I stop most Fridays at Gelson's for a
challah. Now that the kids are gone I get an itty bitty one which we
share with the dog. The bakery counter is crowded with the JCC
nursery school crowd buying challah and flowers for the weekly
Shabbat celebration. Tiny kids, with parents who sport more tattoos
and ironic headwear than fifteen years ago when I was a nursery
school mom. I remember the chronic exhaustion but also the exultant
sense of self righteousness. Child rearing was the most important
thing I'd ever done or will ever do. And now it is pretty much
mission accomplished. The spawn are smart and decent and it is
appropriate that my involvement in their lives becomes more
peripheral. I've gone on now ad infinitum about the resultant lack of
sense of purpose. Maybe I'm getting so sick of hearing myself whine
that I'll finally figure out how to meaningfully navigate life's next
phase.
We are at the annual Irish studies
conference, this year in Santa Fe, where Himself has just presented
an excellent paper on the letters of J.F. Powers. We attend these
conferences every year on his employer's dime. I listen to a few
papers, attend some performances and mooch from the hospitality
table. I ask Himself to remind me of names of the usual suspects
before the event and then chat everyone up like they're old pals.
With few exceptions, no one seems to have aged all that much from the
previous year. This and the abundance of free snacks reassures me.

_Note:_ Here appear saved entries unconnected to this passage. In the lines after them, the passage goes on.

### src/rtl/bk_arith_pkg.sv
// Shared arithmetic definitions for the Brent-Kung prefix datapaths.
package bk_arith_pkg;

    localparam int W_DEFAULT = 12;

    // One prefix node: group generate and group propagate.
    typedef struct packed {
        logic g;
        logic p;
    } gp_t;

    // Number of prefix levels needed to span n bits.
    function automatic int clog2(input int n);
        int r;
        int v;
        r = 0;
        v = 1;
        while (v < n) begin
            v = v << 1;
            r = r + 1;
        end
        return r;
    endfunction

endpackage

### src/rtl/bk_gp_cell.sv
// Brent-Kung prefix combine: (gi1,pi1) is the upper group, (gi2,pi2) the lower.
module bk_gp_cell (
    input  logic gi1,
    input  logic pi1,
    input  logic gi2,
    input  logic pi2,
    output logic go,
    output logic po
);

    assign go = gi1 | (gi2 & pi1);
    assign po = pi1 & pi2;

endmodule

### src/rtl/bk_sub_pipe.sv
// Two-stage pipelined Brent-Kung subtractor, diff = x + ~y + 1, valid/ready stream.
module bk_sub_pipe
    import bk_arith_pkg::*;
#(
    parameter int W        = W_DEFAULT,
    parameter bit FLAGS_EN = 1'b1
) (
    input  logic         clk,
    input  logic         rst_n,
    input  logic         in_valid,
    output logic         in_ready,
    input  logic [W-1:0] x,
    input  logic [W-1:0] y,
    output logic         out_valid,
    input  logic         out_ready,
    output logic [W-1:0] diff,
    output logic         borrow,
    output logic         zero,
    output logic         ovf
);

    localparam int L = clog2(W);

    logic s1_valid;
    logic s2_adv;
    logic in_fire;
    logic s2_load;

    assign s2_adv   = !out_valid || out_ready;
    assign in_ready = !s1_valid || s2_adv;
    assign in_fire  = in_valid && in_ready;
    assign s2_load  = s2_adv && s1_valid;

    // Up-sweep: level 0 holds bitwise g/p of x and ~y; level lv combines
    // nodes whose index+1 is a multiple of 2^lv with the node 2^(lv-1) below.
    for (genvar lv = 0; lv <= L; lv++) begin : g_up
        gp_t n [W];
        for (genvar i = 0; i < W; i++) begin : g_bit
            if (lv == 0) begin : g_leaf
                assign n[i].g = x[i] & ~y[i];
                assign n[i].p = x[i] ^ ~y[i];
            end else if (((i + 1) % (1 << lv)) == 0) begin : g_cell
                bk_gp_cell u_cell (
                    .gi1 (g_up[lv-1].n[i].g),
                    .pi1 (g_up[lv-1].n[i].p),
                    .gi2 (g_up[lv-1].n[i - (1 << (lv - 1))].g),
                    .pi2 (g_up[lv-1].n[i - (1 << (lv - 1))].p),
                    .go  (n[i].g),
                    .po  (n[i].p)
                );
            end else begin : g_pass
                assign n[i] = g_up[lv-1].n[i];
            end
        end
    end

    gp_t [W-1:0] up_d;
    logic [W-1:0] p0_d;

    for (genvar i = 0; i < W; i++) begin : g_s1_d
        assign up_d[i] = g_up[L].n[i];
        assign p0_d[i] = g_up[0].n[i].p;
    end

    gp_t [W-1:0] s1_up;
    logic [W-1:0] s1_p0;

    // Stage 1 valid: refill when the stage can accept, otherwise hold.
    always_ff @(posedge clk or negedge rst_n) begin
        if (!rst_n) begin
            s1_valid <= 1'b0;
        end else if (in_ready) begin
            s1_valid <= in_valid;
        end
    end

    // Stage 1 data: bitwise propagate and up-sweep prefix nodes.
    always_ff @(posedge clk or negedge rst_n) begin
        if (!rst_n) begin
            s1_up <= '0;
            s1_p0 <= '0;
        end else if (in_fire) begin
            s1_up <= up_d;
            s1_p0 <= p0_d;
        end
    end

    // Down-sweep: level dl uses stride s = 2^(L-1-dl) and fills nodes
    // i = 3s-1 + 2s*m from the complete prefix at i-s.
    for (genvar dl = 0; dl < L; dl++) begin : g_dn
        localparam int S = (dl == 0) ? 1 : (1 << (L - 1 - dl));
        gp_t n [W];
        for (genvar i = 0; i < W; i++) begin : g_bit
            if (dl == 0) begin : g_root
                assign n[i] = s1_up[i];
            end else if ((i >= 3 * S - 1) && (((i - (3 * S - 1)) % (2 * S)) == 0)) begin : g_cell
                bk_gp_cell u_cell (
                    .gi1 (g_dn[dl-1].n[i].g),
                    .pi1 (g_dn[dl-1].n[i].p),
                    .gi2 (g_dn[dl-1].n[i - S].g),
                    .pi2 (g_dn[dl-1].n[i - S].p),
                    .go  (n[i].g),
                    .po  (n[i].p)
                );
            end else begin : g_pass
                assign n[i] = g_dn[dl-1].n[i];
            end
        end
    end

    gp_t [W-1:0] pf;

    for (genvar i = 0; i < W; i++) begin : g_pf
        assign pf[i] = g_dn[L-1].n[i];
    end

    logic [W-1:0] c;
    logic [W-1:0] diff_d;
    logic         cout;

    // Carries with constant carry-in 1: c[i] = G[i-1:0] | P[i-1:0].
    always_comb begin
        c    = '0;
        c[0] = 1'b1;
        for (int unsigned i = 1; i < W; i++) begin
            c[i] = pf[i-1].g | pf[i-1].p;
        end
        cout   = pf[W-1].g | pf[W-1].p;
        diff_d = s1_p0 ^ c;
    end

    // Output stage valid: advances whenever the output is empty or drained.
    always_ff @(posedge clk or negedge rst_n) begin
        if (!rst_n) begin
            out_valid <= 1'b0;
        end else if (s2_adv) begin
            out_valid <= s1_valid;
        end
    end

    // Output stage data: difference and borrow, held while stalled.
    always_ff @(posedge clk or negedge rst_n) begin
        if (!rst_n) begin
            diff   <= '0;
            borrow <= 1'b0;
        end else if (s2_load) begin
            diff   <= diff_d;
            borrow <= ~cout;
        end
    end

    if (FLAGS_EN) begin : g_flags
        logic s1_xs;

        // Minuend sign travels with stage 1 for the overflow flag.
        always_ff @(posedge clk or negedge rst_n) begin
            if (!rst_n) begin
                s1_xs <= 1'b0;
            end else if (in_fire) begin
                s1_xs <= x[W-1];
            end
        end

        // Signs differ exactly when p0 of the top bit is 0 (x ^ ~y).
        always_ff @(posedge clk or negedge rst_n) begin
            if (!rst_n) begin
                zero <= 1'b0;
                ovf  <= 1'b0;
            end else if (s2_load) begin
                zero <= (diff_d == '0);
                ovf  <= !s1_p0[W-1] && (diff_d[W-1] != s1_xs);
            end
        end
    end else begin : g_no_flags
        assign zero = 1'b0;
        assign ovf  = 1'b0;
    end

endmodule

We were last in Santa Fe when Joe
College was about six months old. I land at the airport in
Albuquerque and have no memory of having been there before. We must
have been encumbered with a car seat and a stroller and heaps of baby
gear. We would have had to take the shuttle from the airport to the
car rental lot but nothing seems familiar. Coincidentally, the
conference is at the same, not very good, hotel we stay in two
decades ago but it is disconcerting that my memories are so hazy. We
ate fry bread and something with prunes at an Indian Reservation and
changed a diaper in the trunk. Snow fell lightly in the Plaza as we
pushed the stroller. We ate breakfast at the famous Pasqual's. I
return there this morning along with oodles of other tourists. The
service is snippy and the food not remarkable.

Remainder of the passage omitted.